Predictors of quality of life after radical treatment for prostate cancer

Urol Int. 2008;80(3):231-6. doi: 10.1159/000127332. Epub 2008 May 14.

Abstract

Introduction: The usual treatment options for clinically localized prostate cancer carry a significant risk of lasting side effects, including urinary, bowel, and sexual dysfunction, that can alter overall the patient's quality of life. The aim of this research is to evaluate the impact of treatment timing (age at time of treatment, follow-up duration, age at time of follow-up), pretreatment tumor characteristics (clinical stage, Gleason score, PSA), and posttreatment outcomes (hormonal status, biochemical recurrence), on health-related quality of life (HRQOL) among men who had undergone radical treatment for prostate cancer.

Materials and methods: 595 patients with prostate cancer who had undergone either radical prostatectomy or external beam radiation as primary therapy between 1988 and 2000 were selected for this retrospective, cross-sectional study.
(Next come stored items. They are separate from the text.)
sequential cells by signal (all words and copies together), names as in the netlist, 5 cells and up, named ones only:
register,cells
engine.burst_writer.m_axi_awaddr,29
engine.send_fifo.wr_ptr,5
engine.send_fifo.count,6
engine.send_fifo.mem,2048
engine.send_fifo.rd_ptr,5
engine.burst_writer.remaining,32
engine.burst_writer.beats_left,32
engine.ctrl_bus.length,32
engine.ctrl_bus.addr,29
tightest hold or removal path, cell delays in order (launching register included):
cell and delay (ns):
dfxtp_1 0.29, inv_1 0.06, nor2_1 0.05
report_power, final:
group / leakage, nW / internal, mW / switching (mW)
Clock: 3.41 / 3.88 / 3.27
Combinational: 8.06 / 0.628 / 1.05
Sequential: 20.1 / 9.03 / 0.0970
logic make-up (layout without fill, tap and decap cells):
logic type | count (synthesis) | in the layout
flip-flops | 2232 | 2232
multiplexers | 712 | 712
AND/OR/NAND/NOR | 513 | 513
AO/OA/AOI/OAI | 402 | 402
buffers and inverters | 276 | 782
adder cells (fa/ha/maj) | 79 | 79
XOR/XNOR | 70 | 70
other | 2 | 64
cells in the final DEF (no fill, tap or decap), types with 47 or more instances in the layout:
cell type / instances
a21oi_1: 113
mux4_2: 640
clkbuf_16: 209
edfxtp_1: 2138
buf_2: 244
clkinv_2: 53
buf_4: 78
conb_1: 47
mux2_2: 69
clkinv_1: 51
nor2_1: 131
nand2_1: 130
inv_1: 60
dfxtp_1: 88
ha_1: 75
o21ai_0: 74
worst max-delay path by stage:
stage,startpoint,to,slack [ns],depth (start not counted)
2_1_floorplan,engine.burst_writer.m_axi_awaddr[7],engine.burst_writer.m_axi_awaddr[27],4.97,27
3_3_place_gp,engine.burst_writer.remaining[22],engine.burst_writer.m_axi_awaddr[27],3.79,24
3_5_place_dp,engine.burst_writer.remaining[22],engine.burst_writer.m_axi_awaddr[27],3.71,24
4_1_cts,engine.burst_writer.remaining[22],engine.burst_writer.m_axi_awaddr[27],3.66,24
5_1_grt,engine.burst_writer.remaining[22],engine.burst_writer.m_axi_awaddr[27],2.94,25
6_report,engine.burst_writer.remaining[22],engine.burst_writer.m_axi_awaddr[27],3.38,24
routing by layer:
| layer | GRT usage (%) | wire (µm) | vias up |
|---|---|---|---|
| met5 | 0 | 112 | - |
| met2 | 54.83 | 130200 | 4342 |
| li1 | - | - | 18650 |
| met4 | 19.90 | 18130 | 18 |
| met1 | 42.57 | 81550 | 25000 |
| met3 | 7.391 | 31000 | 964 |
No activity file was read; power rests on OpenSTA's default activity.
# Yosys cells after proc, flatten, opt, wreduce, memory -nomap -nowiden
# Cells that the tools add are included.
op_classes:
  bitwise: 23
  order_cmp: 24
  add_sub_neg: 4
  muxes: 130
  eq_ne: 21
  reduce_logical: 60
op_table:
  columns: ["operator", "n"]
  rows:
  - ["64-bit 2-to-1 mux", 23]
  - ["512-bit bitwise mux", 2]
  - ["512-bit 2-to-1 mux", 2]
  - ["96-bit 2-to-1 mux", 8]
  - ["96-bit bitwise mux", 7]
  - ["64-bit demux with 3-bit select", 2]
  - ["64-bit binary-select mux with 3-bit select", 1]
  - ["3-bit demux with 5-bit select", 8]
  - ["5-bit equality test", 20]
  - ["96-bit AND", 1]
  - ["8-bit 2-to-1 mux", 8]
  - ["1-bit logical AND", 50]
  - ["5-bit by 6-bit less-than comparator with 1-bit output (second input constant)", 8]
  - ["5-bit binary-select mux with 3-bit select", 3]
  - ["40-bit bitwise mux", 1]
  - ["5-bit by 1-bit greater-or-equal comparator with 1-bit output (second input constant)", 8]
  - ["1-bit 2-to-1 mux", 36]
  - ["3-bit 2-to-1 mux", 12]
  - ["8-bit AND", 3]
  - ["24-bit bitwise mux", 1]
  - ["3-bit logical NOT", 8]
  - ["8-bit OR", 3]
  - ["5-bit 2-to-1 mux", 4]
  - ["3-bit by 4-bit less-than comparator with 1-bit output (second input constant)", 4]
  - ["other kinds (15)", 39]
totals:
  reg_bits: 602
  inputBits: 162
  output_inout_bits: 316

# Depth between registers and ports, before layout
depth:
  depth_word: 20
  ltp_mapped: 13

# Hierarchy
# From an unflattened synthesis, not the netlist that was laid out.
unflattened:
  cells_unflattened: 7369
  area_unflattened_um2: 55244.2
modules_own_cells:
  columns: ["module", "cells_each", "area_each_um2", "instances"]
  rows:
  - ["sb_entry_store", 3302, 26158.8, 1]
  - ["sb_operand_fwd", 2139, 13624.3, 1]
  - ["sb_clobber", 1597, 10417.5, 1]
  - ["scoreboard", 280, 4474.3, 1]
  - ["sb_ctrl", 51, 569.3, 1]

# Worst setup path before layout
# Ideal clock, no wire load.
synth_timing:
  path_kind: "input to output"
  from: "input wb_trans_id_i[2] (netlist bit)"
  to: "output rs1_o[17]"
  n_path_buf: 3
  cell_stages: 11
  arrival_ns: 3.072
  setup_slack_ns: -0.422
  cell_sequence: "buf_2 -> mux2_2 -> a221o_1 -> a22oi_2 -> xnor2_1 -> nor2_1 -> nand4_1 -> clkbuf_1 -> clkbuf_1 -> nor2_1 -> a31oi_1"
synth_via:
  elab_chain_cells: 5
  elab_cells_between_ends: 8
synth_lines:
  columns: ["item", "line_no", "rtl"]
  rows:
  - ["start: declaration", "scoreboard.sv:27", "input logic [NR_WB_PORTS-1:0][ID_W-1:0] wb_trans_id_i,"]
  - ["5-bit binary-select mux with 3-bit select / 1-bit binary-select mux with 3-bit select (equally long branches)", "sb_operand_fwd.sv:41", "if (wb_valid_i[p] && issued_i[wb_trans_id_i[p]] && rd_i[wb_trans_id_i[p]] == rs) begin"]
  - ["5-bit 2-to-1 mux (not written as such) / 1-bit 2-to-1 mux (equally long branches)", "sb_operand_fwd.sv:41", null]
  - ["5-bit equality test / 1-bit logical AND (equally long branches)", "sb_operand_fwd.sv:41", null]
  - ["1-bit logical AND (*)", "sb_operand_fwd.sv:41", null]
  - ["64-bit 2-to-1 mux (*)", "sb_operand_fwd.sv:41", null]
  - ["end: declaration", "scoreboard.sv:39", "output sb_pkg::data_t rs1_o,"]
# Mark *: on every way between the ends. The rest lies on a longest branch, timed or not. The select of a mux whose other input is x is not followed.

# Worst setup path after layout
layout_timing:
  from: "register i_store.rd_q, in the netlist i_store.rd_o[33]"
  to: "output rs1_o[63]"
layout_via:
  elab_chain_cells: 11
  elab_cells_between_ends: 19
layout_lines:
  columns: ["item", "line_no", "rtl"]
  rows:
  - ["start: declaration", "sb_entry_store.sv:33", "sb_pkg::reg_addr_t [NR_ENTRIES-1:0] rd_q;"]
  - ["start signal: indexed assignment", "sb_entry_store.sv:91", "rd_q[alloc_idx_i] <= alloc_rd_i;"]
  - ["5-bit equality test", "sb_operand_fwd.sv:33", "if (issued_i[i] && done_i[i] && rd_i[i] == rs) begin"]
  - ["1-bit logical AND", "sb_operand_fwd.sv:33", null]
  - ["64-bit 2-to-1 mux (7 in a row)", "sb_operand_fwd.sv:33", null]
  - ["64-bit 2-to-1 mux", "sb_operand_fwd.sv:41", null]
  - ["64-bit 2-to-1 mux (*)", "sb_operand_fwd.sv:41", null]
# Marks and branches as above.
`config.mk`:
```
export PLATFORM = sky130hd
export DESIGN_NAME = huff_top
export DESIGN_NICKNAME = d
export VERILOG_FILES = /design/src/logic/huff_pkg.sv /design/src/logic/huff_top.sv /design/src/logic/code_serializer.sv /design/src/logic/tree_merge_unit.sv /design/src/logic/min_pair_finder.sv /design/src/logic/huff_step_counter.sv /design/src/logic/huff_ctrl_fsm.sv
export SDC_FILE = /design/constraint.sdc
export NUM_CORES = 1
export LEC_CHECK = 0
export BUFFER_PORTS_ARGS = -buffer_cell sky130_fd_sc_hd__buf_2
export CORE_MARGIN = 1
export CORE_UTILIZATION = 62
export CTS_CLUSTER_SIZE = 8
export DETAILED_ROUTE_END_ITERATION = 8
export PLACE_DENSITY = 0.8
export SETUP_SLACK_MARGIN = 0.15
export SYNTH_ARGS = -nofsm -noshare
export SYNTH_HDL_FRONTEND = slang
export SYNTH_HIERARCHICAL = 1
export SYNTH_SLANG_ARGS = --single-unit
```
`constraint.sdc`:
```
create_clock -name clk -period 28.4 [get_ports clk]
set_clock_uncertainty 0.15 [all_clocks]
set_input_delay 5.68 -clock clk [delete_from_list [all_inputs] [get_ports clk]]
set_output_delay 5.68 -clock clk [all_outputs]
set_load 0.01 [all_outputs]
```
==> src/verilog/cnn_dp_pkg.sv <==
package cnn_dp_pkg;

	// ----------------------------------------
	// datapath widths
	// ----------------------------------------
	// pixels unsigned, weights signed
	localparam int PIX_W = 8;
	localparam int WGT_W = 8;
	localparam int N_TAPS = 9;
	localparam int TAP_W = $clog2(N_TAPS);
	localparam int ACC_W = 20;

	// image limits
	localparam int MAX_DIM = 32;
	localparam int DIM_W = $clog2(MAX_DIM + 1);
	localparam int IMG_DEPTH = MAX_DIM * MAX_DIM;
	localparam int IMG_ADDR_W = $clog2(IMG_DEPTH);

	// cycles to flush the read and mac stages
	localparam int DRAIN_LEN = 3;

	typedef enum logic [2:0] {
		IDLE,
		START_UP,
		ROW_GAP,
		DATA,
		DRAIN,
		DONE
	} layer_state_e;

	typedef enum logic {
		ACT_RELU = 1'b0,
		ACT_LINEAR = 1'b1
	} act_type_e;

endpackage

==> src/verilog/cnn_reg_pkg.sv <==
package cnn_reg_pkg;

	// ----------------------------------------
	// host port geometry
	// ----------------------------------------
	localparam int BUS_ADDR_W = 11;
	localparam int BUS_DATA_W = 32;
	// set: image buffer, clear: register file
	localparam int IMG_SEL_BIT = 10;
	localparam int REG_IDX_W = 4;

	// field widths
	localparam int DELAY_W = 12;
	localparam int SHIFT_W = 4;

	// field offsets inside the data word
	localparam int HEIGHT_LSB = 16;
	localparam int HSYNC_LSB = 12;
	localparam int SHIFT_LSB = 1;

	// reset values
	localparam int DEF_WIDTH = 8;
	localparam int DEF_HEIGHT = 8;
	localparam int DEF_START_UP = 20;
	localparam int DEF_HSYNC = 6;

	// ----------------------------------------
	// register indices
	// ----------------------------------------
	typedef enum logic [REG_IDX_W-1:0] {
		REG_WIDTH_HEIGHT = 4'd0,
		REG_DELAYS = 4'd1,
		REG_LAYER_CFG = 4'd2,
		REG_WEIGHT_LO = 4'd3,
		REG_WEIGHT_HI = 4'd4,
		REG_WEIGHT_CTR = 4'd5,
		REG_START = 4'd6,
		REG_DONE = 4'd7
	} reg_addr_e;

endpackage

==> src/verilog/cnn_conv_mac.sv <==
module cnn_conv_mac (
	input  logic clk,
	input  logic rstn,
	input  logic [cnn_dp_pkg::PIX_W-1:0] tap_pix_i,
	input  logic [cnn_dp_pkg::TAP_W-1:0] tap_i,
	input  logic tap_vld_i,
	input  logic [cnn_dp_pkg::N_TAPS*cnn_dp_pkg::WGT_W-1:0] weights_i,
	input  cnn_dp_pkg::act_type_e act_type_i,
	input  logic [cnn_reg_pkg::SHIFT_W-1:0] act_shift_i,
	output logic [cnn_dp_pkg::PIX_W-1:0] out_pixel_o,
	output logic out_valid_o
);

	logic signed [cnn_dp_pkg::WGT_W-1:0] wgt;
	logic signed [cnn_dp_pkg::PIX_W+cnn_dp_pkg::WGT_W:0] prod;
	logic signed [cnn_dp_pkg::ACC_W-1:0] acc_q;
	logic signed [cnn_dp_pkg::ACC_W-1:0] sum;
	logic signed [cnn_dp_pkg::ACC_W-1:0] shifted;
	logic [cnn_dp_pkg::PIX_W-1:0] sat;
	logic tap_last;

	// ----------------------------------------
	// multiply-accumulate
	// ----------------------------------------
	assign wgt = weights_i[tap_i*cnn_dp_pkg::WGT_W +: cnn_dp_pkg::WGT_W];
	// pixel zero-extended and weight sign-extended to product width
	assign prod = $signed({{cnn_dp_pkg::WGT_W{1'b0}}, 1'b0, tap_pix_i}) *
		$signed({{(cnn_dp_pkg::PIX_W+1){wgt[cnn_dp_pkg::WGT_W-1]}}, wgt});
	// tap 0 starts a fresh sum
	assign sum = (tap_i == '0) ? cnn_dp_pkg::ACC_W'(prod) : acc_q + cnn_dp_pkg::ACC_W'(prod);
	assign tap_last = tap_vld_i && (tap_i == cnn_dp_pkg::TAP_W'(cnn_dp_pkg::N_TAPS - 1));

	always_ff @(posedge clk) begin
		if (tap_vld_i)
			acc_q <= sum;
		if (tap_last)
			out_pixel_o <= sat;
	end

	// ----------------------------------------
	// shift and saturate
	// ----------------------------------------
	assign shifted = sum >>> act_shift_i;

	always_comb begin
		if (act_type_i == cnn_dp_pkg::ACT_RELU) begin
			// unsigned 0..255
			if (shifted < 0)
				sat = '0;
			else if (shifted > 255)
				sat = 8'hff;
			else
				sat = shifted[cnn_dp_pkg::PIX_W-1:0];
		end else begin
			// two's complement -128..127
			if (shifted < -128)
				sat = 8'h80;
			else if (shifted > 127)
				sat = 8'h7f;
			else
				sat = shifted[cnn_dp_pkg::PIX_W-1:0];
		end
	end

	// result valid the cycle after the last tap lands
	always_ff @(posedge clk or negedge rstn) begin
		if (!rstn)
			out_valid_o <= 1'b0;
		else
			out_valid_o <= tap_last;
	end

endmodule
### src/verilog/cnn_dp_pkg.sv
package cnn_dp_pkg;

	// ----------------------------------------
	// datapath widths
	// ----------------------------------------
	// pixels unsigned, weights signed
	localparam int PIX_W = 8;
	localparam int WGT_W = 8;
	localparam int N_TAPS = 9;
	localparam int TAP_W = $clog2(N_TAPS);
	localparam int ACC_W = 20;

	// image limits
	localparam int MAX_DIM = 32;
	localparam int DIM_W = $clog2(MAX_DIM + 1);
	localparam int IMG_DEPTH = MAX_DIM * MAX_DIM;
	localparam int IMG_ADDR_W = $clog2(IMG_DEPTH);

	// cycles to flush the read and mac stages
	localparam int DRAIN_LEN = 3;

	typedef enum logic [2:0] {
		IDLE,
		START_UP,
		ROW_GAP,
		DATA,
		DRAIN,
		DONE
	} layer_state_e;

	typedef enum logic {
		ACT_RELU = 1'b0,
		ACT_LINEAR = 1'b1
	} act_type_e;

endpackage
The enrolled subjects were asked to complete the Italian validated version of University of California-Los Angeles Prostate Cancer Index. Clinical parameters, hormone therapy status and posttreatment outcomes were considered to perform uni- and multivariate analyses.

Results: Both uni- and multivariate analyses demonstrated that timing of radical treatment is a critical predictive factor for sexual activity. Pretreatment tumor characteristics had a significant impact on urinary function, urinary bother and sexual function. Hormone treatment exclusively influenced sexual function and sexual bother, while biochemical recurrence can also worsen urinary symptoms and urinary bother.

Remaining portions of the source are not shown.